#### Exercise
In the records below, find each line with the word "outline" and copy it.

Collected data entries
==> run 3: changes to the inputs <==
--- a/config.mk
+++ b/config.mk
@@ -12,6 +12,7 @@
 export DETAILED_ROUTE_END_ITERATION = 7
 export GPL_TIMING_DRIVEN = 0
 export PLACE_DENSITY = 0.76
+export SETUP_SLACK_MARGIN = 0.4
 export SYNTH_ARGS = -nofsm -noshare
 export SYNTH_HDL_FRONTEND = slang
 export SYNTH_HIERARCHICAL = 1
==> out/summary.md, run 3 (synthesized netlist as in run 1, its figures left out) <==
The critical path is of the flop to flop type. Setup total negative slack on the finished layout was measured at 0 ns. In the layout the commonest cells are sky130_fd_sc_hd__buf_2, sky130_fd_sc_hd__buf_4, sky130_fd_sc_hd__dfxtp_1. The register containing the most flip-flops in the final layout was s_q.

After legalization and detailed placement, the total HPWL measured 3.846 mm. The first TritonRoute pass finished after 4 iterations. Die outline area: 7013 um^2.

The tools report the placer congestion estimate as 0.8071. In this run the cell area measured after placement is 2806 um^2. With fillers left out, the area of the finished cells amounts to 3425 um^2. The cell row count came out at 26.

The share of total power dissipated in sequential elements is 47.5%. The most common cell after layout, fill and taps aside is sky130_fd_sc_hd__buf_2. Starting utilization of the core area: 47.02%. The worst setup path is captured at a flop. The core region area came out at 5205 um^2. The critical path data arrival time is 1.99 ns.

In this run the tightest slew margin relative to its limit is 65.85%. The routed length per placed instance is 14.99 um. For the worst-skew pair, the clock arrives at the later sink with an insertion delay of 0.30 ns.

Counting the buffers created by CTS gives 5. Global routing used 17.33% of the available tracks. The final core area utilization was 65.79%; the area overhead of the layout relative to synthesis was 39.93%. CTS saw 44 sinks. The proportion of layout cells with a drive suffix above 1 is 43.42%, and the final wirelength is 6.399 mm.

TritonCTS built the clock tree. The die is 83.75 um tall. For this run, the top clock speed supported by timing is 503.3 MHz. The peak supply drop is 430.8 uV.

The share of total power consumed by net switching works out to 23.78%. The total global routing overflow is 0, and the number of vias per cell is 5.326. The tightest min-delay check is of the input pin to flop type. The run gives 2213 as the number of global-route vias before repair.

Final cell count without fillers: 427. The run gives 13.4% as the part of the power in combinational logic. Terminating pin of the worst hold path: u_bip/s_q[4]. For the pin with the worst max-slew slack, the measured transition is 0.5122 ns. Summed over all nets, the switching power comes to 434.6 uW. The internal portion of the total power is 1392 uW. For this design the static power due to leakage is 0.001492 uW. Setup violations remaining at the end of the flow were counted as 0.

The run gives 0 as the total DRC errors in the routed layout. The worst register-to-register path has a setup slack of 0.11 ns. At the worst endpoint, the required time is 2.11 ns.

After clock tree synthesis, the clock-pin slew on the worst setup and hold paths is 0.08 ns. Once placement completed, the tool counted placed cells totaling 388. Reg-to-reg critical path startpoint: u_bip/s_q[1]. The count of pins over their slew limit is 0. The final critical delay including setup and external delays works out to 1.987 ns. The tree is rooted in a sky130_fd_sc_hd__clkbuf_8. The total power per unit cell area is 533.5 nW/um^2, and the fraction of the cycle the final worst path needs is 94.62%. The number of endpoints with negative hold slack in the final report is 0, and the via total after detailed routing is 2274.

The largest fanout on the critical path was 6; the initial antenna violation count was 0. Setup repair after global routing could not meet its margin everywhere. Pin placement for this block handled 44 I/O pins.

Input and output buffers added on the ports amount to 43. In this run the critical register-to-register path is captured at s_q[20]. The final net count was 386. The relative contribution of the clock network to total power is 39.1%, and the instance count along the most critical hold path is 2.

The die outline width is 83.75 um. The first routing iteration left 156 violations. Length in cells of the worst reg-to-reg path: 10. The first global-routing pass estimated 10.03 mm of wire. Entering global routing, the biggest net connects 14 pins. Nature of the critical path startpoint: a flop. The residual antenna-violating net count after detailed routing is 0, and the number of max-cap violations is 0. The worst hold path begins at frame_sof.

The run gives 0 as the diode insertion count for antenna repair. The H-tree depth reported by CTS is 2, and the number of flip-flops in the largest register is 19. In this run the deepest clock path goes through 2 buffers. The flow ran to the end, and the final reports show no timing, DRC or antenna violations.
**src/rtl/nbt_pkg.sv**
```systemverilog
package nbt_pkg;

    typedef enum logic [2:0] {
        ST_IDLE,
        ST_WR_SETUP,
        ST_WR_PULSE,
        ST_WR_HOLD,
        ST_WR_RECOVER,
        ST_RD_ACCESS,
        ST_DONE
    } nbt_state_e;

    // Returns an interval length of at least one clock.
    function automatic int unsigned nbt_clamp(input int unsigned v);
        return (v == 0) ? 1 : v;
    endfunction

    function automatic int unsigned nbt_max(input int unsigned a, input int unsigned b);
        return (a > b) ? a : b;
    endfunction

endpackage

```
**src/rtl/nbt_interval_cnt.sv**
```systemverilog
module nbt_interval_cnt #(
    parameter int unsigned CW = 4
) (
    input  logic          clk,
    input  logic          rst,
    input  logic          load,
    input  logic [CW-1:0] load_val,
    output logic          expired
);
    logic [CW-1:0] cnt_q;

    always_ff @(posedge clk or posedge rst) begin
        if (rst) begin
            cnt_q <= '0;
        end else if (load) begin
            cnt_q <= load_val;
        end else if (cnt_q != '0) begin
            cnt_q <= cnt_q - 1'b1;
        end
    end

    assign expired = (cnt_q == '0);
endmodule

```
**src/rtl/nbt_pin_drive.sv**
```systemverilog
module nbt_pin_drive
    import nbt_pkg::*;
(
    input  logic       clk,
    input  logic       rst,
    input  nbt_state_e state_nx,
    output logic       ce_n,
    output logic       oe_n,
    output logic       we_n,
    output logic       dq_oe,
    output logic       done
);
    logic ce_d, oe_d, we_d, dq_d, done_d;

    // Pin levels for the state being entered, registered so the pins are glitch free.
    always_comb begin
        ce_d   = 1'b1;
        oe_d   = 1'b1;
        we_d   = 1'b1;
        dq_d   = 1'b0;
        done_d = 1'b0;
        unique case (state_nx)
            ST_IDLE: ;
            ST_WR_SETUP: begin
                ce_d = 1'b0;
                dq_d = 1'b1;
            end
            ST_WR_PULSE: begin
                ce_d = 1'b0;
                we_d = 1'b0;
                dq_d = 1'b1;
            end
            ST_WR_HOLD: begin
                ce_d = 1'b0;
                dq_d = 1'b1;
            end
            ST_WR_RECOVER: ;
            ST_RD_ACCESS: begin
                ce_d = 1'b0;
                oe_d = 1'b0;
            end
            ST_DONE: done_d = 1'b1;
            default: ;
        endcase
    end

    always_ff @(posedge clk or posedge rst) begin
        if (rst) begin
            ce_n  <= 1'b1;
            oe_n  <= 1'b1;
            we_n  <= 1'b1;
            dq_oe <= 1'b0;
            done  <= 1'b0;
        end else begin
            ce_n  <= ce_d;
            oe_n  <= oe_d;
            we_n  <= we_d;
            dq_oe <= dq_d;
            done  <= done_d;
        end
    end
endmodule

```
**src/rtl/nor_bus_timer.sv**
```systemverilog
module nor_bus_timer
    import nbt_pkg::*;
#(
    parameter int unsigned AW    = 16,
    parameter int unsigned DW    = 16,
    parameter int unsigned T_AS  = 2,
    parameter int unsigned T_AH  = 3,
    parameter int unsigned T_DH  = 1,
    parameter int unsigned T_WPH = 2,
    parameter int unsigned T_AA  = 4
) (
    input  logic          clk,
    input  logic          rst,
    input  logic          req_valid,
    input  logic          req_write,
    input  logic [AW-1:0] req_addr,
    input  logic [DW-1:0] req_wdata,
    output logic          idle,
    output logic          done,
    output logic [DW-1:0] rdata,
    output logic          flash_ce_n,
    output logic          flash_oe_n,
    output logic          flash_we_n,
    output logic [AW-1:0] flash_addr,
    output logic [DW-1:0] flash_dq_o,
    output logic          flash_dq_oe,
    input  logic [DW-1:0] flash_dq_i
);
    localparam int unsigned N_AS  = nbt_clamp(T_AS);
    localparam int unsigned N_AH  = nbt_clamp(T_AH);
    localparam int unsigned N_DH  = nbt_clamp(T_DH);
    localparam int unsigned N_WPH = nbt_clamp(T_WPH);
    localparam int unsigned N_AA  = nbt_clamp(T_AA);
    localparam int unsigned N_MAX = nbt_max(nbt_max(nbt_max(N_AS, N_AH), nbt_max(N_DH, N_WPH)), N_AA);
    localparam int unsigned CW    = (N_MAX > 1) ? $clog2(N_MAX) : 1;

    nbt_state_e    state_q, state_nx;
    logic          cnt_load;
    logic [CW-1:0] cnt_val;
    logic          cnt_expired;
    logic          accept;
    logic [AW-1:0] addr_q;
    logic [DW-1:0] wdata_q;
    logic [DW-1:0] rdata_q;

    assign accept = (state_q == ST_IDLE) && req_valid;

    // State register.
    always_ff @(posedge clk or posedge rst) begin
        if (rst) state_q <= ST_IDLE;
        else     state_q <= state_nx;
    end

    // Next state and interval loading.
    always_comb begin
        state_nx = state_q;
        cnt_load = 1'b0;
        cnt_val  = '0;
        unique case (state_q)
            ST_IDLE: begin
                if (req_valid) begin
                    cnt_load = 1'b1;
                    if (req_write) begin
                        state_nx = ST_WR_SETUP;
                        cnt_val  = CW'(N_AS - 1);
                    end else begin
                        state_nx = ST_RD_ACCESS;
                        cnt_val  = CW'(N_AA - 1);
                    end
                end
            end
            ST_WR_SETUP: begin
                if (cnt_expired) begin
                    state_nx = ST_WR_PULSE;
                    cnt_load = 1'b1;
                    cnt_val  = CW'(N_AH - 1);
                end
            end
            ST_WR_PULSE: begin
                if (cnt_expired) begin
                    state_nx = ST_WR_HOLD;
                    cnt_load = 1'b1;
                    cnt_val  = CW'(N_DH - 1);
                end
            end
            ST_WR_HOLD: begin
                if (cnt_expired) begin
                    state_nx = ST_WR_RECOVER;
                    cnt_load = 1'b1;
                    cnt_val  = CW'(N_WPH - 1);
                end
            end
            ST_WR_RECOVER: begin
                if (cnt_expired) state_nx = ST_DONE;
            end
            ST_RD_ACCESS: begin
                if (cnt_expired) state_nx = ST_DONE;
            end
            ST_DONE: state_nx = ST_IDLE;
            default: state_nx = ST_IDLE;
        endcase
    end

    nbt_interval_cnt #(.CW(CW)) u_cnt (
        .clk      (clk),
        .rst      (rst),
        .load     (cnt_load),
        .load_val (cnt_val),
        .expired  (cnt_expired)
    );

    nbt_pin_drive u_pins (
        .clk      (clk),
        .rst      (rst),
        .state_nx (state_nx),
        .ce_n     (flash_ce_n),
        .oe_n     (flash_oe_n),
        .we_n     (flash_we_n),
        .dq_oe    (flash_dq_oe),
        .done     (done)
    );

    // Request latch and read capture.
    always_ff @(posedge clk or posedge rst) begin
        if (rst) begin
            addr_q  <= '0;
            wdata_q <= '0;
            rdata_q <= '0;
        end else begin
            if (accept) begin
                addr_q  <= req_addr;
                wdata_q <= req_wdata;
            end
            if ((state_q == ST_RD_ACCESS) && cnt_expired) begin
                rdata_q <= flash_dq_i;
            end
        end
    end

    assign idle       = (state_q == ST_IDLE);
    assign flash_addr = addr_q;
    assign flash_dq_o = wdata_q;
    assign rdata      = rdata_q;
endmodule

```
**config.mk**
```make
export PLATFORM = sky130hd
export DESIGN_NAME = nor_bus_timer
export DESIGN_NICKNAME = d
export VERILOG_FILES = /design/src/rtl/nbt_pkg.sv /design/src/rtl/nbt_interval_cnt.sv /design/src/rtl/nbt_pin_drive.sv /design/src/rtl/nor_bus_timer.sv
export SDC_FILE = /design/constraint.sdc
export NUM_CORES = 1
export LEC_CHECK = 0
export ABC_AREA = 1
export BUFFER_PORTS_ARGS = -buffer_cell sky130_fd_sc_hd__buf_2
export CORE_MARGIN = 2
export CORE_UTILIZATION = 47
export CTS_BUF_LIST = sky130_fd_sc_hd__clkbuf_16
export CTS_CLUSTER_SIZE = 8
export DETAILED_ROUTE_END_ITERATION = 6
export PLACE_DENSITY = 0.91
export SLEW_MARGIN = 20
export SYNTH_ARGS = -nofsm -noshare
export SYNTH_HDL_FRONTEND = slang
export SYNTH_SLANG_ARGS = --single-unit
```
**constraint.sdc**
```tcl
create_clock -name clk -period 1.8 [get_ports clk]
set_input_delay 0.09 -clock clk [delete_from_list [all_inputs] [get_ports clk]]
set_output_delay 0.09 -clock clk [all_outputs]
set_load 0.005 [all_outputs]
```
* Yosys cells after proc, flatten, opt, wreduce, memory -nomap -nowiden
Cells that the tools add are included.
** Word-level totals
- Register bits :: 58
- Input bits :: 52
- Output and inout port bits :: 54
- Word-level logic and storage cells :: 53
** Cells by class
- Add/sub/neg operators :: 1
- Equality and inequality tests :: 10
- Multiplexer cells :: 22
- Reductions and logical operators :: 10
** Operator list (number)
- $mux W3 :: 6
- $pmux W3 S5 :: 1
- $eq A3 B2 Y1 const B :: 4
- $eq A3 B3 Y1 const B :: 4
- $mux W2 :: 5
- $mux W1 :: 8
- $eq A3 B1 Y1 const B :: 2
- $pmux W2 S3 :: 1
- $reduce_or A3 Y1 :: 2
- $reduce_bool A2 Y1 :: 2
- $reduce_or A4 Y1 :: 1
- $logic_not A3 Y1 :: 1
- $logic_and A1 B1 Y1 :: 2
- $logic_not A2 Y1 :: 1
- $pmux W1 S2 :: 1
- $reduce_or A2 Y1 :: 1
- $sub A2 B1 Y2 const B :: 1

* Depth between registers and ports, before layout
- Word-level depth :: 6
- Depth in mapped cells :: 10
- Gate-level depth less buffers :: 10

* Cells and area by module
Synthesis repeated with hierarchy kept, for this count alone.
** Second synthesis, totals
- Cell total of the unflattened synthesis :: 275
- Area total of the unflattened synthesis :: 2438.6 um2
** By module, submodules not included
- nor_bus_timer :: instances 1, cells an instance 244, area an instance 2144.6 um2, seq. area each 1276.2 um2
- nbt_pin_drive :: instances 1, cells an instance 14, area an instance 171.4 um2, seq. area each 128.9 um2
- nbt_interval_cnt :: instances 1, cells an instance 17, area an instance 122.6 um2, seq. area each 50.0 um2

* Worst setup path before layout
Ideal clock, no wire load.
- Kind :: reg-to-reg
- Start :: register u_cnt.cnt_q[0]
- End :: register u_cnt.cnt_q[0]
- Library setup time :: 0.117 ns
- Arrival time :: 1.218 ns
- Required time :: 1.683 ns
- Slack :: 0.465 ns
- Stages on the path, launching flop included :: 10
- Path buffers :: 0
- Period minus slack after synthesis :: 1.335 ns
- Cells stage by stage :: dfrtp_1 > inv_1 > ha_1 > inv_1 > nor2_1 > nand2_1 > nand3_2 > inv_1 > nand2_1 > nand2_1
** On the way
- Word-level cells in the longest chain between the ends :: 4
** RTL lines
- start: declaration :: line nbt_interval_cnt.sv:10 : logic [CW-1:0] cnt_q;
- start signal: assignment :: line nbt_interval_cnt.sv:16 : cnt_q <= load_val;
- start signal: assignment :: line nbt_interval_cnt.sv:18 : cnt_q <= cnt_q - 1'b1;
- $logic_not A2 Y1 :: line nbt_interval_cnt.sv:22 : assign expired = (cnt_q == '0);
- $mux W1 :: line nor_bus_timer.sv:73, nor_bus_timer.sv:80, nor_bus_timer.sv:87
- $pmux W2 S3 / $pmux W1 S2 (equally long branches) :: line nor_bus_timer.sv:59 : unique case (state_q)
- $mux W2 / $reduce_bool A2 Y1 (equally long branches)
Parallel ways exist; a longest one is shown, timed or not. The select of a mux whose other input is x is not followed.
A chain may end at the register's enable or synchronous reset.

* Final worst setup path
- Start :: register u_cnt.cnt_q[0]
- End :: register u_pins.dq_oe
** On the way
- Word-level cells in the longest chain between the ends :: 6
** RTL lines
- $logic_not A2 Y1 (*) :: line nbt_interval_cnt.sv:22
- $mux W3 (on tied branches)
- $pmux W3 S5 (*) :: line nor_bus_timer.sv:59
- $eq A3 B1 Y1 / $eq A3 B2 Y1 (equally long branches) :: line nbt_pin_drive.sv:22 : unique case (state_nx)
- $reduce_or A3 Y1 (no line) (*)
- $mux W1 (*) :: line nbt_pin_drive.sv:22
- named net u_pins.dq_d :: line nbt_pin_drive.sv:13 : logic ce_d, oe_d, we_d, dq_d, done_d;
- end signal: assignment :: line nbt_pin_drive.sv:58 : dq_oe <= dq_d;
- end: declaration :: line nbt_pin_drive.sv:10 : output logic dq_oe,
Mark *: on every way through the listed nets, which the timed path passes. The rest lies on a longest branch.

==> results.md <==
* Hold WC Path Type: input pin to register
* Worst r2r src: u_cnt.cnt_q[0]
* Post-DRT Antenna Nets at 0
* Die ar. at around 5700 um^2
* Crit end category: register
* Ports at between 100 and 150
* Syn_nets at 326
* Post-CTS Resized at 0
* Starting Density at 47.92%
* EDFF count, synth at 0
* Fillcell total at between 300 and 400
* DPL Wire Length at 3.654 mm
* Reg power frac at ~37%
* Port Buffers at about 110
* RSZ-0062 raised after global routing: false
* Hold_buf cts at 37
* DP Worst Slack at approximately 0.25 ns
* Hold violation count in the final report at 0
* Synth Cell Area at about 2400 um^2
* Post-synth top area share at about 57%
* Routed vias at between 2k and 2.5k
* Setup bufs post-CTS at 0
* Worst-Skew Late Latency at 0.32 ns
* Final setup skew at approximately 0.0064 ns
* Setup CP Type: register to register
* Sw Ratio at 33.45%
* Die H at approximately 76 um
* Hold_ws at ~0.013 ns
* Leak at 2.126 nW
* Status: complete, no violations
* Ys async rst share at between 90% and 100%
* Die span in x at ~76 um
* Worst vdd ir at 1180 uV
* Synth Register Bits at 58
* Seq/Total Area, Yosys at around 60%
* Pwr Density at approximately 1700 nW/um^2
* Worst EP required at ~2.0 ns
* Global Route Usage Sum at 21.26%
* Initial DRC Count at roughly 110
* Top cells by count, synth: 134 x nand2_1, 55 x dfrtp_1, 32 x inv_1, 10 x o21ai_1, 8 x nand3_1
* Setup crit start: u_cnt.cnt_q[0]
* N_diodes at 0
* Data arrival, critical path at around 1.8 ns
* Top-count cell post-synth: nand2_1
* Pins Over Slew Limit at 0
* Post-Syn Instances at around 270
* Largest net degree at the start of global routing at 38
* Total chip power at between 0.006 and 0.007 W
* Net Sw Power at 0.002086 W
* DRC at 0
* Core box area at 5042 um^2
* Vias in the first global route at 2168
* Worst Tran Pin Value at 0.5798 ns
* DR vias/cell at ~4.5
* Max Buffers Root-to-Sink at 2
* Final Routed Wirelength at approximately 5.9 mm
* Cell taking the most area after synthesis: dfrtp_1
* Setup-failing EPs final at 0
* Clock-pin slew on the worst setup and hold paths at ~0.05 ns
* First-pass GRT wire length at about 9 mm
* Clock power share at 27.6%
* GPL Wtd Cong at around 0.75
* Yosys cell types at 19
* Area growth from synthesis to layout at 52.20%
* Final Critical Period at about 1.6 ns
* Share of cells above drive strength 1 at 32.47%
* Final nets at about 470
* Worst hold path startpoint: flash_dq_i[9]
* Number of antenna violations at the first check in global routing at 0
* Root Driver: clkbuf_16
* Fin crit share at approximately 87%
* Int Pwr at about 0.0041 W
* H-tree depth at 3
* Setup_tns at 0 ns
* Fmax at 641.6 MHz
* Combinational Power Share at 35.3%
* Synth warn at 0
* CTS buffer count at 9
* PnR worst setup slack at ~0.24 ns
* Top FF cell, synth: dfrtp_1
* Row count at 26
* TritonRoute pass-1 iters at 4
* Synth Area per Inst at ~8.9 um^2
* WL/cell at between 10 and 15 um
* Largest cells by area after synthesis: dfrtp_1 57%, nand2_1 21%, inv_1 5.0%
* Clk sink count at between 50 and 60
* Worst Setup Start Kind: register
* Gr ovfl total at 0
* Max cap viols at 0
* Slew margin rel. at 61.29%
* CP Max Fanout at 6
* TritonCTS clock tree: yes
-- worst paths after layout --
kind | endpoint | slack, ns | cells after the start
min | rdata[9] | 0.01 | 3
min reg2reg | u_cnt.cnt_q[1] | 0.47 | 2
max in group asynchronous | flash_addr[1] | 0.85 | 4
min in group asynchronous | u_cnt.cnt_q[0] | 0.39 | 3
max reg2reg | u_pins.dq_oe | 0.24 | 8
max | u_pins.dq_oe | 0.24 | 8
-- power by group through the flow --
stage	sequential, W	combinational [W]	clock, W
after floorplan	0.00235	0.00123	0
after global placement	0.00228	0.00205	0
after detailed placement	0.00229	0.00215	0
after CTS	0.00229	0.00222	0.00176
after global routing	0.00238	0.00255	0.00182
final	0.00231	0.00220	0.00172
-- worst max-delay path: stages (launching register included) --
cell and delay [ns]:
dfrtp_1 0.37, inv_1 0.08, ha_1 0.30, inv_1 0.10, nor2_1 0.18, nand2_1 0.12, nand3_4 0.10, nand2_4 0.06
a21oi_1 0.16
-- through the flow --
step                      util (%)  std cells  cell area, um^2
after global routing         72.93        495             3677
final                        72.93        495             3677
after CTS                    72.93        495             3677
after global placement       59.43        442             2997
after detailed placement     59.43        442             2997
after floorplan                  -        273             2416
-- layout by cell type (no fill, tap or decap), drive strengths merged --
| master | n |
|---|---|
| a21oi | 1 |
| buf | 109 |
| bufinv | 2 |
| clkbuf | 9 |
| clkinv | 3 |
| clkinvlp | 1 |
| dfrtp | 55 |
| dfstp | 3 |
| dlygate4sd3 | 37 |
| ha | 1 |
| inv | 33 |
| nand2 | 135 |
| nand3 | 11 |
| nand3b | 1 |
| nor2 | 7 |
| nor3 | 1 |
| o21ai | 16 |
-- registers in the layout, indices dropped and copies added (netlist names) --
signal and count:
flash_addr 16, flash_dq_o 16, rdata 16, state_q 3, u_cnt.cnt_q 2, u_pins.ce_n 1
u_pins.done 1, u_pins.dq_oe 1, u_pins.oe_n 1, u_pins.we_n 1
-- logic make-up (layout without fill, tap and decap cells) --
| group | Yosys count | in the layout | synth area share, % |
|---|---|---|---|
| buffers and inverters | 42 | 194 | 8.597 |
| adders and majority gates | 1 | 1 | 0.5178 |
| and+or+nand+nor | 155 | 155 | 26.20 |
| AOI/OAI and AO/OA | 17 | 17 | 4.454 |
| DFF | 58 | 58 | 60.23 |
-- routing by layer --
metal / share of wire [%] / track usage (%)
met4: 1.6 / 11.31
met1: 40 / 22.37
met2: 51 / 37.87
met5: 0 / 0
met3: 7.0 / 6.614
-- layout make-up --
class,instances,area [um^2],share of cell area (%)
Sequential cell,58,1455,39.57
Clock buffer,9,225.2,6.125
Inverter,32,120.1,3.266
Tap cell,70,87.58,2.382
Clock inverter,7,85.08,2.314
Timing Repair Buffer,146,950.9,25.86
Multi-Input combinational cell,173,753.2,20.48
Power figures use the tool's default switching activity.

#### Solved exercise
After legalization and detailed placement, the total HPWL measured 3.846 mm. The first TritonRoute pass finished after 4 iterations. Die outline area: 7013 um^2.
The die outline width is 83.75 um. The first routing iteration left 156 violations. Length in cells of the worst reg-to-reg path: 10. The first global-routing pass estimated 10.03 mm of wire. Entering global routing, the biggest net connects 14 pins. Nature of the critical path startpoint: a flop. The residual antenna-violating net count after detailed routing is 0, and the number of max-cap violations is 0. The worst hold path begins at frame_sof.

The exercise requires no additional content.